Every line of the entries below from the one containing "class | instances | area (um^2)" to the one containing "global placement |", both ends included, must be written out exactly. No other line belongs in the answer.

+++ TASK INPUTS

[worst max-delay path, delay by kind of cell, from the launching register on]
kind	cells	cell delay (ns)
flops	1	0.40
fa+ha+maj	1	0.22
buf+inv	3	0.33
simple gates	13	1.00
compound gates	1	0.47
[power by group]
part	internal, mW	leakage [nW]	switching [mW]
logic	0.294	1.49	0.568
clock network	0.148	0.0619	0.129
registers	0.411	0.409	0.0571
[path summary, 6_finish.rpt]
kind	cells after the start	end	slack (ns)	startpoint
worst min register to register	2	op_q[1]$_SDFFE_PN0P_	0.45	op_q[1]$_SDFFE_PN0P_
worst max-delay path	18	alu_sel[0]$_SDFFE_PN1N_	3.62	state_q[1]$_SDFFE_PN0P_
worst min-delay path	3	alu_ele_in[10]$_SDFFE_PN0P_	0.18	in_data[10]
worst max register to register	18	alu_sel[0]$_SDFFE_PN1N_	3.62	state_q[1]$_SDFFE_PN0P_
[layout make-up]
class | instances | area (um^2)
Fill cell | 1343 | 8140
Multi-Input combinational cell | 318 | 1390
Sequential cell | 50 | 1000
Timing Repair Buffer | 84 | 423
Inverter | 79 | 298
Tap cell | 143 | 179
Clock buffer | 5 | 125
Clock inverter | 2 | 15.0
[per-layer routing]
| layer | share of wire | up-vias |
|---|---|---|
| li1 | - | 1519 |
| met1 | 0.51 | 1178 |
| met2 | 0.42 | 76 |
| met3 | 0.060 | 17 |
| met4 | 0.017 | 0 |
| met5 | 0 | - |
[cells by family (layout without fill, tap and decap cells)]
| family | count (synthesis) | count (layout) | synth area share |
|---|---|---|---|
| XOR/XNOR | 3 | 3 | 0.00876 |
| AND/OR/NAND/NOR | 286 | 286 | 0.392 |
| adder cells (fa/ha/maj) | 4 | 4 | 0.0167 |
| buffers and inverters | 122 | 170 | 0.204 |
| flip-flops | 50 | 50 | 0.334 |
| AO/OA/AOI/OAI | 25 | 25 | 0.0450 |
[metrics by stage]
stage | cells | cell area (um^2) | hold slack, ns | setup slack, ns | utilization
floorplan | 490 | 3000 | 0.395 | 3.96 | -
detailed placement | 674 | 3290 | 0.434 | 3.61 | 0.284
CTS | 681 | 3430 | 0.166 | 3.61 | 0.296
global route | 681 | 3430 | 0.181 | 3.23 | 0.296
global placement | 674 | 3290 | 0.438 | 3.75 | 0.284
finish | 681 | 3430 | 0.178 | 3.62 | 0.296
==> src/rtl/mem_stage_hs.sv <==
// Memory pipeline stage: bus handshake FSM (IDLE/WAIT), load/store lane steering, wait timeout.
// Optional MEM_MISALIGN_TRAP_EN: misaligned half/word/double accesses raise memErr_MEM instead of being aligned.
module mem_stage_hs #(
  parameter int unsigned XLEN    = 32,
  parameter int unsigned ADDR_W  = 32,
  parameter int unsigned SIDE_W  = 96,
  parameter int unsigned TIMEOUT = 255
) (
  input  logic              clk,
  input  logic              reset_n,
  input  logic              valid_EXE,
  input  logic              regFileWe_EXE,
  input  logic [2:0]        RFWDSrcMuxSel_EXE,
  input  logic              memRe_EXE,
  input  logic              memWe_EXE,
  input  logic [2:0]        funct3_EXE,
  input  logic [XLEN-1:0]   aluResult_EXE,
  input  logic [XLEN-1:0]   RFData2_EXE,
  input  logic [SIDE_W-1:0] side_EXE,
  input  logic              flush,
  output logic              stall_out,
  output logic              bus_req,
  output logic              bus_we,
  output logic [ADDR_W-1:0] bus_addr,
  output logic [XLEN-1:0]   bus_wdata,
  output logic [XLEN/8-1:0] bus_be,
  input  logic              bus_ready,
  input  logic [XLEN-1:0]   bus_rdata,
  output logic              valid_MEM,
  output logic              regFileWe_MEM,
  output logic              memErr_MEM,
  output logic [2:0]        RFWDSrcMuxSel_MEM,
  output logic [XLEN-1:0]   aluResult_MEM,
  output logic [XLEN-1:0]   busRData_MEM,
  output logic [SIDE_W-1:0] side_MEM
);

  localparam int unsigned NB    = XLEN / 8;
  localparam int unsigned OFF_W = $clog2(NB);

  typedef enum logic {IDLE, WAIT} state_t;
  state_t state, state_n;

  logic [15:0]       cnt;
  logic              w_we, w_rfwe;
  logic [2:0]        w_sel, w_f3;
  logic [XLEN-1:0]   w_alu, w_rs2;
  logic [SIDE_W-1:0] w_side;

  logic              c_we, c_rfwe;
  logic [2:0]        c_sel, c_f3;
  logic [XLEN-1:0]   c_alu, c_rs2;
  logic [SIDE_W-1:0] c_side;

  logic [OFF_W-1:0]  off, half_off, word_off, lane_off;
  logic [XLEN-1:0]   sh, load_data, st_wdata;
  logic [NB-1:0]     st_be;
  logic              acc_ok, is_acc, mis, cap;
  logic              o_load, o_valid, o_err, o_rfwe;
  logic [XLEN-1:0]   o_rdata;

  // In WAIT the bus and writeback fields come from the captured copy, so upstream may change freely.
  always_comb begin
    if (state == WAIT) begin
      c_we = w_we;  c_rfwe = w_rfwe; c_sel = w_sel; c_f3 = w_f3;
      c_alu = w_alu; c_rs2 = w_rs2;  c_side = w_side;
    end else begin
      c_we = memWe_EXE;     c_rfwe = regFileWe_EXE; c_sel = RFWDSrcMuxSel_EXE;
      c_f3 = funct3_EXE;    c_alu = aluResult_EXE;  c_rs2 = RFData2_EXE;
      c_side = side_EXE;
    end
  end

  assign off      = c_alu[OFF_W-1:0];
  assign half_off = off & ~OFF_W'(1);
  assign word_off = off & ~OFF_W'(3);

  always_comb begin
    case (c_f3[1:0])
      2'b00: begin st_wdata = {NB{c_rs2[7:0]}};           st_be = NB'(1)  << off;      lane_off = off;      end
      2'b01: begin st_wdata = {(NB/2){c_rs2[15:0]}};      st_be = NB'(3)  << half_off; lane_off = half_off; end
      2'b10: begin st_wdata = {(XLEN/32){c_rs2[31:0]}};   st_be = NB'(15) << word_off; lane_off = word_off; end
      default: begin st_wdata = c_rs2;                    st_be = '1;                  lane_off = '0;       end
    endcase
  end

  assign sh = bus_rdata >> {lane_off, 3'b000};

  always_comb begin
    case (c_f3[1:0])
      2'b00:   load_data = c_f3[2] ? XLEN'(sh[7:0])  : XLEN'($signed(sh[7:0]));
      2'b01:   load_data = c_f3[2] ? XLEN'(sh[15:0]) : XLEN'($signed(sh[15:0]));
      2'b10:   load_data = c_f3[2] ? XLEN'(sh[31:0]) : XLEN'($signed(sh[31:0]));
      default: load_data = sh;
    endcase
  end

`ifdef MEM_MISALIGN_TRAP_EN
  always_comb begin
    case (funct3_EXE[1:0])
      2'b01:   mis = aluResult_EXE[0];
      2'b10:   mis = |aluResult_EXE[1:0];
      2'b11:   mis = (XLEN == 64) && (|aluResult_EXE[2:0]);
      default: mis = 1'b0;
    endcase
  end
`else
  assign mis = 1'b0;
`endif

  assign is_acc    = memRe_EXE | memWe_EXE;
  assign acc_ok    = reset_n & valid_EXE & ~flush & (state == IDLE);
  assign stall_out = (state == WAIT);

  assign bus_we    = bus_req & c_we;
  assign bus_be    = bus_req ? st_be : '0;
  assign bus_addr  = ADDR_W'(c_alu);
  assign bus_wdata = st_wdata;

  always_comb begin
    state_n = state;
    bus_req = 1'b0;
    cap     = 1'b0;
    o_load  = 1'b0;
    o_valid = 1'b0;
    o_err   = 1'b0;
    o_rfwe  = c_rfwe;
    o_rdata = '0;
    case (state)
      IDLE: begin
        if (acc_ok) begin
          if (!is_acc) begin
            o_load = 1'b1; o_valid = 1'b1;
          end else if (mis) begin
            o_load = 1'b1; o_valid = 1'b1; o_err = 1'b1; o_rfwe = 1'b0;
          end else begin
            bus_req = 1'b1;
            if (bus_ready) begin
              o_load = 1'b1; o_valid = 1'b1;
              o_rdata = c_we ? '0 : load_data;
            end else begin
              cap = 1'b1;
              state_n = WAIT;
            end
          end
        end
      end
      WAIT: begin
        bus_req = 1'b1;
        if (bus_ready) begin
          o_load = 1'b1; o_valid = 1'b1;
          o_rdata = c_we ? '0 : load_data;
          state_n = IDLE;
        end else if (cnt == 16'(TIMEOUT - 1)) begin
          o_load = 1'b1; o_valid = 1'b1; o_err = 1'b1; o_rfwe = 1'b0;
          state_n = IDLE;
        end
      end
      default: state_n = IDLE;
    endcase
  end

  always_ff @(posedge clk or negedge reset_n) begin
    if (!reset_n) begin
      state <= IDLE;
      cnt   <= '0;
    end else begin
      state <= state_n;
      cnt   <= (state == WAIT) ? cnt + 16'd1 : '0;
    end
  end

  always_ff @(posedge clk or negedge reset_n) begin
    if (!reset_n) begin
      w_we <= 1'b0; w_rfwe <= 1'b0; w_sel <= '0; w_f3 <= '0;
      w_alu <= '0;  w_rs2 <= '0;    w_side <= '0;
    end else if (cap) begin
      w_we <= memWe_EXE;  w_rfwe <= regFileWe_EXE; w_sel <= RFWDSrcMuxSel_EXE;
      w_f3 <= funct3_EXE; w_alu <= aluResult_EXE;  w_rs2 <= RFData2_EXE;
      w_side <= side_EXE;
    end
  end

  always_ff @(posedge clk or negedge reset_n) begin
    if (!reset_n) begin
      valid_MEM <= 1'b0; regFileWe_MEM <= 1'b0; memErr_MEM <= 1'b0;
      RFWDSrcMuxSel_MEM <= '0; aluResult_MEM <= '0; busRData_MEM <= '0; side_MEM <= '0;
    end else begin
      valid_MEM <= o_valid;
      if (o_load) begin
        regFileWe_MEM     <= o_rfwe;
        memErr_MEM        <= o_err;
        RFWDSrcMuxSel_MEM <= c_sel;
        aluResult_MEM     <= c_alu;
        busRData_MEM      <= o_rdata;
        side_MEM          <= c_side;
      end
    end
  end

endmodule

++++++

* _TASK RESULT_
class | instances | area (um^2)
Fill cell | 1343 | 8140
Multi-Input combinational cell | 318 | 1390
Sequential cell | 50 | 1000
Timing Repair Buffer | 84 | 423
Inverter | 79 | 298
Tap cell | 143 | 179
Clock buffer | 5 | 125
Clock inverter | 2 | 15.0
[per-layer routing]
| layer | share of wire | up-vias |
|---|---|---|
| li1 | - | 1519 |
| met1 | 0.51 | 1178 |
| met2 | 0.42 | 76 |
| met3 | 0.060 | 17 |
| met4 | 0.017 | 0 |
| met5 | 0 | - |
[cells by family (layout without fill, tap and decap cells)]
| family | count (synthesis) | count (layout) | synth area share |
|---|---|---|---|
| XOR/XNOR | 3 | 3 | 0.00876 |
| AND/OR/NAND/NOR | 286 | 286 | 0.392 |
| adder cells (fa/ha/maj) | 4 | 4 | 0.0167 |
| buffers and inverters | 122 | 170 | 0.204 |
| flip-flops | 50 | 50 | 0.334 |
| AO/OA/AOI/OAI | 25 | 25 | 0.0450 |
[metrics by stage]
stage | cells | cell area (um^2) | hold slack, ns | setup slack, ns | utilization
floorplan | 490 | 3000 | 0.395 | 3.96 | -
detailed placement | 674 | 3290 | 0.434 | 3.61 | 0.284
CTS | 681 | 3430 | 0.166 | 3.61 | 0.296
global route | 681 | 3430 | 0.181 | 3.23 | 0.296
global placement | 674 | 3290 | 0.438 | 3.75 | 0.284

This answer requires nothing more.